RFC: Refactor how accumulators are handled
Currently in Orc, accumulators are handled as special opcodes. Such opcodes have the flag ORC_STATIC_OPCODE_ACCUMULATOR
https://gitlab.freedesktop.org/gstreamer/orc/-/blob/main/orc/orcopcode.h#L28 and the current logic is:
- The accumulators always end up adding the current accumulator value to the actual opcode operation
- In case a different kind of operation to accumulate is needed, a new opcode has to be created for that particular case
- The initial value of the accumulators is always set to zero (through pxor, for example)
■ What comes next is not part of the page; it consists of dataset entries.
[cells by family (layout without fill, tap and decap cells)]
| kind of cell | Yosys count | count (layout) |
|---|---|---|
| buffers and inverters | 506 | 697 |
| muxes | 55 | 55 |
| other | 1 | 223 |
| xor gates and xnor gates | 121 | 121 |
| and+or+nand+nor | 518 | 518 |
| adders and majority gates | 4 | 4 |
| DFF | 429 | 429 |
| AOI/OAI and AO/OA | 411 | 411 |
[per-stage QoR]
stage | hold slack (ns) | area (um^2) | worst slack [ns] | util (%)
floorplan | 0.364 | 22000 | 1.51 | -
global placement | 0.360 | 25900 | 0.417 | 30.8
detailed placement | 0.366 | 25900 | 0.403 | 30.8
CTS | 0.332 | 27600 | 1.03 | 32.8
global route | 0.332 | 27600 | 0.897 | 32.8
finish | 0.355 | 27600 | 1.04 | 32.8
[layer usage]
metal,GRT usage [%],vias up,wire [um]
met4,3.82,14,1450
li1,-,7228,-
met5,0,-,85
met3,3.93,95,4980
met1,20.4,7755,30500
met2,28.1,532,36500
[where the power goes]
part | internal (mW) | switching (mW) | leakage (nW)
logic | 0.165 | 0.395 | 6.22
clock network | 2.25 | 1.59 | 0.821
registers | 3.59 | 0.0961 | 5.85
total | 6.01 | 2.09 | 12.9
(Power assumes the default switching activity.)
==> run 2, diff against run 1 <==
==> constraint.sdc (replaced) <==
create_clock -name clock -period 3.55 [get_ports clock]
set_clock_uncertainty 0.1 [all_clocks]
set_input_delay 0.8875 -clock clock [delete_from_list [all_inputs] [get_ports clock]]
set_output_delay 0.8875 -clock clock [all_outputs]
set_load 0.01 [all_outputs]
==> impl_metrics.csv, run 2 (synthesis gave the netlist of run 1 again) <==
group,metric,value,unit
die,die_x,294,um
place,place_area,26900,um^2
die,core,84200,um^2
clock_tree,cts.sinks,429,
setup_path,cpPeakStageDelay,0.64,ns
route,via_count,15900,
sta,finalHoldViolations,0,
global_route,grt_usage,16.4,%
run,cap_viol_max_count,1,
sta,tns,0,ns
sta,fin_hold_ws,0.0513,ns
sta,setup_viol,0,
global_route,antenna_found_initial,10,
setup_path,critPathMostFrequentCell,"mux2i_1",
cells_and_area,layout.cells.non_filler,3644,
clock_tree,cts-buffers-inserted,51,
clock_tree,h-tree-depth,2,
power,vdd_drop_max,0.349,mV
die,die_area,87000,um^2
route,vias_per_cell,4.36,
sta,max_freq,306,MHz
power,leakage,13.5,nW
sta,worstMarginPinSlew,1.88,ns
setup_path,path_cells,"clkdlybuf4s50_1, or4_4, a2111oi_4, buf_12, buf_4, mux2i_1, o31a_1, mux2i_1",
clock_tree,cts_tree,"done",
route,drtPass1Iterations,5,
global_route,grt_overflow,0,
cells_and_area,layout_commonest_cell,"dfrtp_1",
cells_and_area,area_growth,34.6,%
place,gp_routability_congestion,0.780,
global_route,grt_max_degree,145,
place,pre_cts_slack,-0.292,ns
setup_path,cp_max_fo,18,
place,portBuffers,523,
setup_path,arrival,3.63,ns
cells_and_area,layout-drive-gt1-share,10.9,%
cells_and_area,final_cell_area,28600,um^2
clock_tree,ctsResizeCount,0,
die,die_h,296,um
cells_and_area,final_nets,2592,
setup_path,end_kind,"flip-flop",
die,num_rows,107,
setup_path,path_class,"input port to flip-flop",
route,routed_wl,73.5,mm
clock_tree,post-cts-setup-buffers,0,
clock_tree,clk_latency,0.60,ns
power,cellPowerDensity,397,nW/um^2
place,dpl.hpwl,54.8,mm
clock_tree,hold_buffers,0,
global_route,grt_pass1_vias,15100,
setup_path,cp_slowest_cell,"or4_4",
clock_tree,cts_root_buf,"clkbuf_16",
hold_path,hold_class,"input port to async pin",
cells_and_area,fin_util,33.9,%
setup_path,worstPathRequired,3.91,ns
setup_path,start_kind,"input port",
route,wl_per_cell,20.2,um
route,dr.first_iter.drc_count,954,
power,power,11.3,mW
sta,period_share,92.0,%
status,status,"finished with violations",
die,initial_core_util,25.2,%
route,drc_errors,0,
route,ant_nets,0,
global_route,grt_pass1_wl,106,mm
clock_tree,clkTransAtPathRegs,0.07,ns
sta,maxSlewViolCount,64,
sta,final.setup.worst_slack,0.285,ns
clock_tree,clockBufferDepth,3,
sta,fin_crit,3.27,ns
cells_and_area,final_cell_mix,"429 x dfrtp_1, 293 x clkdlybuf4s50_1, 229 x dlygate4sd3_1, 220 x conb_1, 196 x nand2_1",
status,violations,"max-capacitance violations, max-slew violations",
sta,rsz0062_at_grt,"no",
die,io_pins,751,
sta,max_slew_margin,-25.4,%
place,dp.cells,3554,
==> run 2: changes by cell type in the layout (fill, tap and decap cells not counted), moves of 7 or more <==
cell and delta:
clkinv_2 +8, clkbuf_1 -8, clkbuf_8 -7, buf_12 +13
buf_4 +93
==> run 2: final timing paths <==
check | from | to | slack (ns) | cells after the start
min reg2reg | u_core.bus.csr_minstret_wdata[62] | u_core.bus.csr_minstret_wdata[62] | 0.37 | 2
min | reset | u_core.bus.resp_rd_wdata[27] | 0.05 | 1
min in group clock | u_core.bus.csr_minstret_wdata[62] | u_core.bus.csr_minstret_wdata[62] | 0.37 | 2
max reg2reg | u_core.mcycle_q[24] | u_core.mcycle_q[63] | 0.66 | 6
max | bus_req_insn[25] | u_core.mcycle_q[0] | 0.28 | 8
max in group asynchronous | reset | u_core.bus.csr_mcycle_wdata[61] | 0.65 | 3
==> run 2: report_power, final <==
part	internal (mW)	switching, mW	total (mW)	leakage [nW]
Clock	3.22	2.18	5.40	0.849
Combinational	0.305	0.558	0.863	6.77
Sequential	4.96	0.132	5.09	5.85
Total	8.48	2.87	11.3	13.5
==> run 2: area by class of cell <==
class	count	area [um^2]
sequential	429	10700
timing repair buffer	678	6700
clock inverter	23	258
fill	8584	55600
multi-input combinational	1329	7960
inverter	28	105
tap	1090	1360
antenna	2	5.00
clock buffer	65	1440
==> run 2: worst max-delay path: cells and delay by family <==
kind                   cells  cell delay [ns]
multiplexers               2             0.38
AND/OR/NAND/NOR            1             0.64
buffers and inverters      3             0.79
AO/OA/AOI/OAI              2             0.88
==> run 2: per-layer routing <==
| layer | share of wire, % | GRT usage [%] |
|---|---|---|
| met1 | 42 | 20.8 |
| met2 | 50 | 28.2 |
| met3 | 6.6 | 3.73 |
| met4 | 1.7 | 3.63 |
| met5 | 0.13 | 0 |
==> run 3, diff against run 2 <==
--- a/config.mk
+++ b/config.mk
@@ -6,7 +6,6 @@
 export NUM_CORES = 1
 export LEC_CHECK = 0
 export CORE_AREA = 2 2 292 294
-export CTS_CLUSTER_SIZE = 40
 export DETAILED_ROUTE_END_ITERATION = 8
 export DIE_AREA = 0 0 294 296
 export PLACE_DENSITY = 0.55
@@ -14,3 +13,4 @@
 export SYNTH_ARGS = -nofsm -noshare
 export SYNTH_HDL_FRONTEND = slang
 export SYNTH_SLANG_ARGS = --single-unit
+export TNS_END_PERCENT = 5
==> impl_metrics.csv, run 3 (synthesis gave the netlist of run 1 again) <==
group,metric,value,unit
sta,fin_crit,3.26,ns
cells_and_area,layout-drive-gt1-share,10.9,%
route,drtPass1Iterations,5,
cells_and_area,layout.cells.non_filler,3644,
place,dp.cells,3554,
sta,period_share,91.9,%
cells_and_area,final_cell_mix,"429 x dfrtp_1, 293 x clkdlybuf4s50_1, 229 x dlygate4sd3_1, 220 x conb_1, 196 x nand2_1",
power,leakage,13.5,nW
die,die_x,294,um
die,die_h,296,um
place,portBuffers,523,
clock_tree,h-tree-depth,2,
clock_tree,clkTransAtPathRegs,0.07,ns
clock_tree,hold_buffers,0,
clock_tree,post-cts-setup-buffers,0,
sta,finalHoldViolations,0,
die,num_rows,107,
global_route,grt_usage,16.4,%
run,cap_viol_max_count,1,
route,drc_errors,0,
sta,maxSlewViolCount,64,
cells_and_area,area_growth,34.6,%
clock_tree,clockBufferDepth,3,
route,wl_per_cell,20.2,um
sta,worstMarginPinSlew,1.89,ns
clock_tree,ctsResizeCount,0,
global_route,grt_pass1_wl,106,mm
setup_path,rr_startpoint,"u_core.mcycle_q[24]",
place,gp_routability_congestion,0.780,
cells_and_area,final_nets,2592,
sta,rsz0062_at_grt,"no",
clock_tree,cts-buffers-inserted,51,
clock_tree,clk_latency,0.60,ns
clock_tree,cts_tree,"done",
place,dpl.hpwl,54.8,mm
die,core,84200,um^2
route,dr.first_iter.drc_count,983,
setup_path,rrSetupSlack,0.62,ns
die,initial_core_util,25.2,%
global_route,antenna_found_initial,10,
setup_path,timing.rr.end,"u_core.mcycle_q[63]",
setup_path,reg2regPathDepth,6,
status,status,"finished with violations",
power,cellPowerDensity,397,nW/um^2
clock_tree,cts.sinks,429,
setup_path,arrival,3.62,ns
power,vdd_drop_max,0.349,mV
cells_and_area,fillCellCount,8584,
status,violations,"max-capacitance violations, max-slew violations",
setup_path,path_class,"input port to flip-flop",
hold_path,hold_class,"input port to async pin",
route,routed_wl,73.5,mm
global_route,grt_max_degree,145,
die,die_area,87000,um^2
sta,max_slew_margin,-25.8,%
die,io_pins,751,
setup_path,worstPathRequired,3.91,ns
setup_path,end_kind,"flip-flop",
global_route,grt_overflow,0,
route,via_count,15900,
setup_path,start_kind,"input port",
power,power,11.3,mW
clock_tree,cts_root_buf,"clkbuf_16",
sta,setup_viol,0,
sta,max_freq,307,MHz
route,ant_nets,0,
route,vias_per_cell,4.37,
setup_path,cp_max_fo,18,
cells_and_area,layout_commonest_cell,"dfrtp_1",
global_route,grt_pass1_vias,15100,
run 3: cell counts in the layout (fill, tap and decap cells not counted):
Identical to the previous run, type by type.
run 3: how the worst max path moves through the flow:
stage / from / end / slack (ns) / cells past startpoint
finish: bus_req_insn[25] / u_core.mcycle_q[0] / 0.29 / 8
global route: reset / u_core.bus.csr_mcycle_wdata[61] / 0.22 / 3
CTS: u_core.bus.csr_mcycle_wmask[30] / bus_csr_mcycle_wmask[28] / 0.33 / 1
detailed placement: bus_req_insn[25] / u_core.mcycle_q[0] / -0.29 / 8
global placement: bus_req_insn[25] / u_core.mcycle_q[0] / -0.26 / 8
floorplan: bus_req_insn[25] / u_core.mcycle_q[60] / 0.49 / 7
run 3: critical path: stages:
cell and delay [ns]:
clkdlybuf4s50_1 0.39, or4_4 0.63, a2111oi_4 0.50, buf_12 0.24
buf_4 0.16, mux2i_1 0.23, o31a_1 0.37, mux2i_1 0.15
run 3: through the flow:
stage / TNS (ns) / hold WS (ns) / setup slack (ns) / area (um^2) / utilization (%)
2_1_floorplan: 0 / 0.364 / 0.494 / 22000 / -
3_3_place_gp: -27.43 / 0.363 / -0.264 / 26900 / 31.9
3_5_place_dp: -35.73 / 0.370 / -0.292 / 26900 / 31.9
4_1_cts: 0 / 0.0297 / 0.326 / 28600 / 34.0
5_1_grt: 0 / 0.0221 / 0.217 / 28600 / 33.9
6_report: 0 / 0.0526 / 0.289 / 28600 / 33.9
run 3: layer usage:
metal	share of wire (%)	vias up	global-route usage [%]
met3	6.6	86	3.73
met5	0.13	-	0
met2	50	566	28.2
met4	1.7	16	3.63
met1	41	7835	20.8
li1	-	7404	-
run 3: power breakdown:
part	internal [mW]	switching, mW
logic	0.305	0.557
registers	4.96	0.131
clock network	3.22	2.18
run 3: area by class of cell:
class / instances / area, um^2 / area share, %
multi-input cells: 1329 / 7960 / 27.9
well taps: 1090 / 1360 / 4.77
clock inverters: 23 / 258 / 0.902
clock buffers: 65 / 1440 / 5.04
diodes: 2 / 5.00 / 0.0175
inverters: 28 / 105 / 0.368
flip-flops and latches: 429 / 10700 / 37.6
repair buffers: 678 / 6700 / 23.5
- Given that the accumulator is added at every loop iteration, and the operation is always an addition, loop_shifts (partial data processing) are not a problem, adding zero does not alter the final value.
The opcodes accw
, accl
and accsadubl
are the current accumulator opcodes.
My actual requirement is to implement a maxf
accumulator, that is, do a maxf
for an array of floats, accumulate the maximum value and keep it. The approach would be to do the same as point 2 above. Create a new opcode like accmaxf
and change the conditions of point 3 and point 4 to handle partial data processing and initialize the data with MINF
instead of 0.
Now, I think this will pollute Orc with more opcodes where the actual operation of the accumulation (the maxf
) already exists. My proposal would be to just use regular opcodes as accumulator setters.
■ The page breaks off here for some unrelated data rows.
### src/rtl/tcp_rx_app_pkg.sv
// Shared field offsets, FSM state type and defaults for the TCP receive-side application.
// The optional TCP_RX_CHECK_EN build adds per-chunk byte and session checking.
package network_types;

  localparam int NOTIF_W            = 88;
  localparam int NOTIF_SESSION_LSB  = 0;
  localparam int NOTIF_LENGTH_LSB   = 16;
  localparam int NOTIF_IP_LSB       = 32;
  localparam int NOTIF_PORT_LSB     = 64;
  localparam int NOTIF_CLOSED_BIT   = 80;

  localparam int READ_PKG_W           = 32;
  localparam int READ_PKG_SESSION_LSB = 0;
  localparam int READ_PKG_LENGTH_LSB  = 16;

  localparam int META_W              = 16;
  localparam int DEFAULT_MAX_REQ_LEN = 1024;
  localparam int POPCNT_W            = 7;

  typedef enum logic [1:0] {
    ST_IDLE = 2'd0,
    ST_REQ  = 2'd1,
    ST_META = 2'd2,
    ST_DATA = 2'd3
  } tcp_rx_state_t;

  function automatic logic [15:0] chunk_len(input logic [15:0] remaining,
                                            input logic [15:0] max_len);
    return (remaining > max_len) ? max_len : remaining;
  endfunction

endpackage

### src/rtl/tcp_rx_app_if.sv
// Stream bundle between network_stack and the receive application.
// slave = application side, master = stack side.
interface tcp_rx_app_if
  import network_types::*;
#(
  parameter int DATA_WIDTH = 512
);
  logic                      s_axis_notif_valid;
  logic                      s_axis_notif_ready;
  logic [NOTIF_W-1:0]        s_axis_notif_data;

  logic                      m_axis_read_pkg_valid;
  logic                      m_axis_read_pkg_ready;
  logic [READ_PKG_W-1:0]     m_axis_read_pkg_data;

  logic                      s_axis_rx_meta_valid;
  logic                      s_axis_rx_meta_ready;
  logic [META_W-1:0]         s_axis_rx_meta_data;

  logic                      s_axis_rx_data_valid;
  logic                      s_axis_rx_data_ready;
  logic                      s_axis_rx_data_last;
  logic [DATA_WIDTH-1:0]     s_axis_rx_data_data;
  logic [DATA_WIDTH/8-1:0]   s_axis_rx_data_keep;

  modport slave (
    input  s_axis_notif_valid, s_axis_notif_data,
    output s_axis_notif_ready,
    output m_axis_read_pkg_valid, m_axis_read_pkg_data,
    input  m_axis_read_pkg_ready,
    input  s_axis_rx_meta_valid, s_axis_rx_meta_data,
    output s_axis_rx_meta_ready,
    input  s_axis_rx_data_valid, s_axis_rx_data_last, s_axis_rx_data_data, s_axis_rx_data_keep,
    output s_axis_rx_data_ready
  );

  modport master (
    output s_axis_notif_valid, s_axis_notif_data,
    input  s_axis_notif_ready,
    input  m_axis_read_pkg_valid, m_axis_read_pkg_data,
    output m_axis_read_pkg_ready,
    output s_axis_rx_meta_valid, s_axis_rx_meta_data,
    input  s_axis_rx_meta_ready,
    output s_axis_rx_data_valid, s_axis_rx_data_last, s_axis_rx_data_data, s_axis_rx_data_keep,
    input  s_axis_rx_data_ready
  );
endinterface

### src/rtl/tcp_rx_app_keep_popcount.sv
// Counts set keep bits of one rx data beat; the consumer registers the result.
module keep_popcount #(
  parameter int KEEP_W = 64,
  parameter int CNT_W  = 7
) (
  input  logic [KEEP_W-1:0] keep,
  output logic [CNT_W-1:0]  count
);
  always_comb begin
    count = '0;
    for (int i = 0; i < KEEP_W; i++) count = count + CNT_W'(keep[i]);
  end
endmodule

### src/rtl/tcp_rx_app.sv
// Receive-side application: turns notifications into chunked read requests and drains data.
// Define TCP_RX_CHECK_EN to enable chunk length and meta session checking (err_cnt).
module tcp_rx_app
  import network_types::*;
#(
  parameter int MAX_REQ_LEN = DEFAULT_MAX_REQ_LEN,
  parameter int DATA_WIDTH  = 512
) (
  input  logic        aclk,
  input  logic        aresetn,
  tcp_rx_app_if.slave axis,
  output logic [63:0] rx_byte_cnt,
  output logic [31:0] rx_req_cnt,
  output logic [63:0] rx_cycles,
  output logic [31:0] close_cnt,
  output logic [31:0] err_cnt
);
  localparam int          KEEP_W  = DATA_WIDTH / 8;
  localparam logic [15:0] MAX_LEN = 16'(MAX_REQ_LEN);

  tcp_rx_state_t state_reg, state_next;
  logic notif_ready_reg, notif_ready_next;
  logic req_valid_reg, req_valid_next;
  logic meta_ready_reg, meta_ready_next;
  logic data_ready_reg, data_ready_next;
  logic [READ_PKG_W-1:0] req_data_reg, req_data_next;

  logic [15:0] session_reg, remaining_reg;
  logic        started_reg;
  logic [63:0] rx_byte_cnt_reg, rx_cycles_reg;
  logic [31:0] rx_req_cnt_reg, close_cnt_reg;
  logic [POPCNT_W-1:0] keep_cnt;

  logic [15:0] notif_session, notif_length, req_len;
  logic        notif_empty, notif_hs, start_hs, req_hs, meta_hs, data_hs, last_hs;

  assign notif_session = axis.s_axis_notif_data[NOTIF_SESSION_LSB +: 16];
  assign notif_length  = axis.s_axis_notif_data[NOTIF_LENGTH_LSB +: 16];
  assign notif_empty   = axis.s_axis_notif_data[NOTIF_CLOSED_BIT] || (notif_length == '0);
  assign req_len       = req_data_reg[READ_PKG_LENGTH_LSB +: 16];

  assign notif_hs = axis.s_axis_notif_valid && notif_ready_reg;
  assign start_hs = notif_hs && !notif_empty;
  assign req_hs   = req_valid_reg && axis.m_axis_read_pkg_ready;
  assign meta_hs  = axis.s_axis_rx_meta_valid && meta_ready_reg;
  assign data_hs  = axis.s_axis_rx_data_valid && data_ready_reg;
  assign last_hs  = data_hs && axis.s_axis_rx_data_last;

  keep_popcount #(.KEEP_W(KEEP_W), .CNT_W(POPCNT_W)) u_keep_popcount (
    .keep  (axis.s_axis_rx_data_keep),
    .count (keep_cnt)
  );

  // State register together with the Moore outputs registered from the next state.
  always_ff @(posedge aclk or negedge aresetn) begin
    if (!aresetn) begin
      state_reg       <= ST_IDLE;
      notif_ready_reg <= 1'b0;
      req_valid_reg   <= 1'b0;
      meta_ready_reg  <= 1'b0;
      data_ready_reg  <= 1'b0;
      req_data_reg    <= '0;
    end else begin
      state_reg       <= state_next;
      notif_ready_reg <= notif_ready_next;
      req_valid_reg   <= req_valid_next;
      meta_ready_reg  <= meta_ready_next;
      data_ready_reg  <= data_ready_next;
      req_data_reg    <= req_data_next;
    end
  end

  always_comb begin
    state_next = state_reg;
    case (state_reg)
      ST_IDLE: if (start_hs) state_next = ST_REQ;
      ST_REQ:  if (req_hs)   state_next = ST_META;
      ST_META: if (meta_hs)  state_next = ST_DATA;
      ST_DATA: if (last_hs)  state_next = (remaining_reg == '0) ? ST_IDLE : ST_REQ;
      default: state_next = ST_IDLE;
    endcase
  end

  // The request word is loaded once on REQ entry so it stays stable under backpressure.
  always_comb begin
    notif_ready_next = (state_next == ST_IDLE);
    req_valid_next   = (state_next == ST_REQ);
    meta_ready_next  = (state_next == ST_META);
    data_ready_next  = (state_next == ST_DATA);
    req_data_next    = req_data_reg;
    if (state_next == ST_REQ && state_reg != ST_REQ) begin
      if (state_reg == ST_IDLE)
        req_data_next = {chunk_len(notif_length, MAX_LEN), notif_session};
      else
        req_data_next = {chunk_len(remaining_reg, MAX_LEN), session_reg};
    end
  end

  always_ff @(posedge aclk or negedge aresetn) begin
    if (!aresetn) begin
      session_reg     <= '0;
      remaining_reg   <= '0;
      started_reg     <= 1'b0;
      rx_byte_cnt_reg <= '0;
      rx_req_cnt_reg  <= '0;
      rx_cycles_reg   <= '0;
      close_cnt_reg   <= '0;
    end else begin
      if (notif_hs && notif_empty) close_cnt_reg <= close_cnt_reg + 32'd1;
      if (start_hs) begin
        session_reg   <= notif_session;
        remaining_reg <= notif_length;
        started_reg   <= 1'b1;
      end
      if (req_hs) begin
        remaining_reg  <= remaining_reg - req_len;
        rx_req_cnt_reg <= rx_req_cnt_reg + 32'd1;
      end
      if (data_hs) rx_byte_cnt_reg <= rx_byte_cnt_reg + 64'(keep_cnt);
      if ((started_reg || start_hs) && rx_cycles_reg != '1)
        rx_cycles_reg <= rx_cycles_reg + 64'd1;
    end
  end

`ifdef TCP_RX_CHECK_EN
  logic [15:0] chunk_bytes_reg, expected_reg, chunk_total;
  logic [31:0] err_cnt_reg;

  assign chunk_total = chunk_bytes_reg + 16'(keep_cnt);

  always_ff @(posedge aclk or negedge aresetn) begin
    if (!aresetn) begin
      chunk_bytes_reg <= '0;
      expected_reg    <= '0;
      err_cnt_reg     <= '0;
    end else begin
      if (req_hs) begin
        expected_reg    <= req_len;
        chunk_bytes_reg <= '0;
      end else if (data_hs) begin
        chunk_bytes_reg <= axis.s_axis_rx_data_last ? 16'd0 : chunk_total;
      end
      if (meta_hs && axis.s_axis_rx_meta_data != session_reg)
        err_cnt_reg <= err_cnt_reg + 32'd1;
      else if (last_hs && chunk_total != expected_reg)
        err_cnt_reg <= err_cnt_reg + 32'd1;
    end
  end

  assign err_cnt = err_cnt_reg;
`else
  assign err_cnt = '0;
`endif

  assign axis.s_axis_notif_ready    = notif_ready_reg;
  assign axis.m_axis_read_pkg_valid = req_valid_reg;
  assign axis.m_axis_read_pkg_data  = req_data_reg;
  assign axis.s_axis_rx_meta_ready  = meta_ready_reg;
  assign axis.s_axis_rx_data_ready  = data_ready_reg;

  assign rx_byte_cnt = rx_byte_cnt_reg;
  assign rx_req_cnt  = rx_req_cnt_reg;
  assign rx_cycles   = rx_cycles_reg;
  assign close_cnt   = close_cnt_reg;

  // IP, port and payload bytes are not consumed here.
  logic unused_bits;
  assign unused_bits = ^{axis.s_axis_notif_data[NOTIF_W-1:NOTIF_CLOSED_BIT+1],
                         axis.s_axis_notif_data[NOTIF_CLOSED_BIT-1:NOTIF_IP_LSB],
                         axis.s_axis_rx_data_data, axis.s_axis_rx_meta_data};
endmodule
- Add a new flag to mark opcodes that can accumulate, something like
ORC_STATIC_OPCODE_CAN_ACCUMULATE
(actually commutative operations). - Add a sanity check that when using an opcode into a destination variable that is an accumulator, force to make src arg1 also the same variable, i.e
a1 = a1 + s1
- Pass the initial value of the accumulator as part of the OrcExecutor, similar to the current situation of storing the value, but loading it too.
- At each loop iteration (depending on the loop shift), correctly blend the initial accumulator value with the actual parameter to use. That means, if the initial value is 1 1 1 1 (double words on SSE, because of a multiplication) and the loop shift only holds 4 bytes of data (one double word), blend the value to be 1 1 1 X.
- Out of every loop, re-use the same opcode to reduce the vector into a single value.
Of course all of that, maintaining compatibility with old acc*
based opcodes. All of that is already implemented in https://gitlab.freedesktop.org/turran/orc/-/compare/main...accumulators?from_project_id=1360&straight=false with backwards compatibility and without breaking any test.
Please, let me know your thoughts.
PS: I sincerely think that a refactoring in Orc is needed, adding new features is complicated. I can manage that, but need the maintainers opinion on this topic. Maybe I should create another issue to discuss there?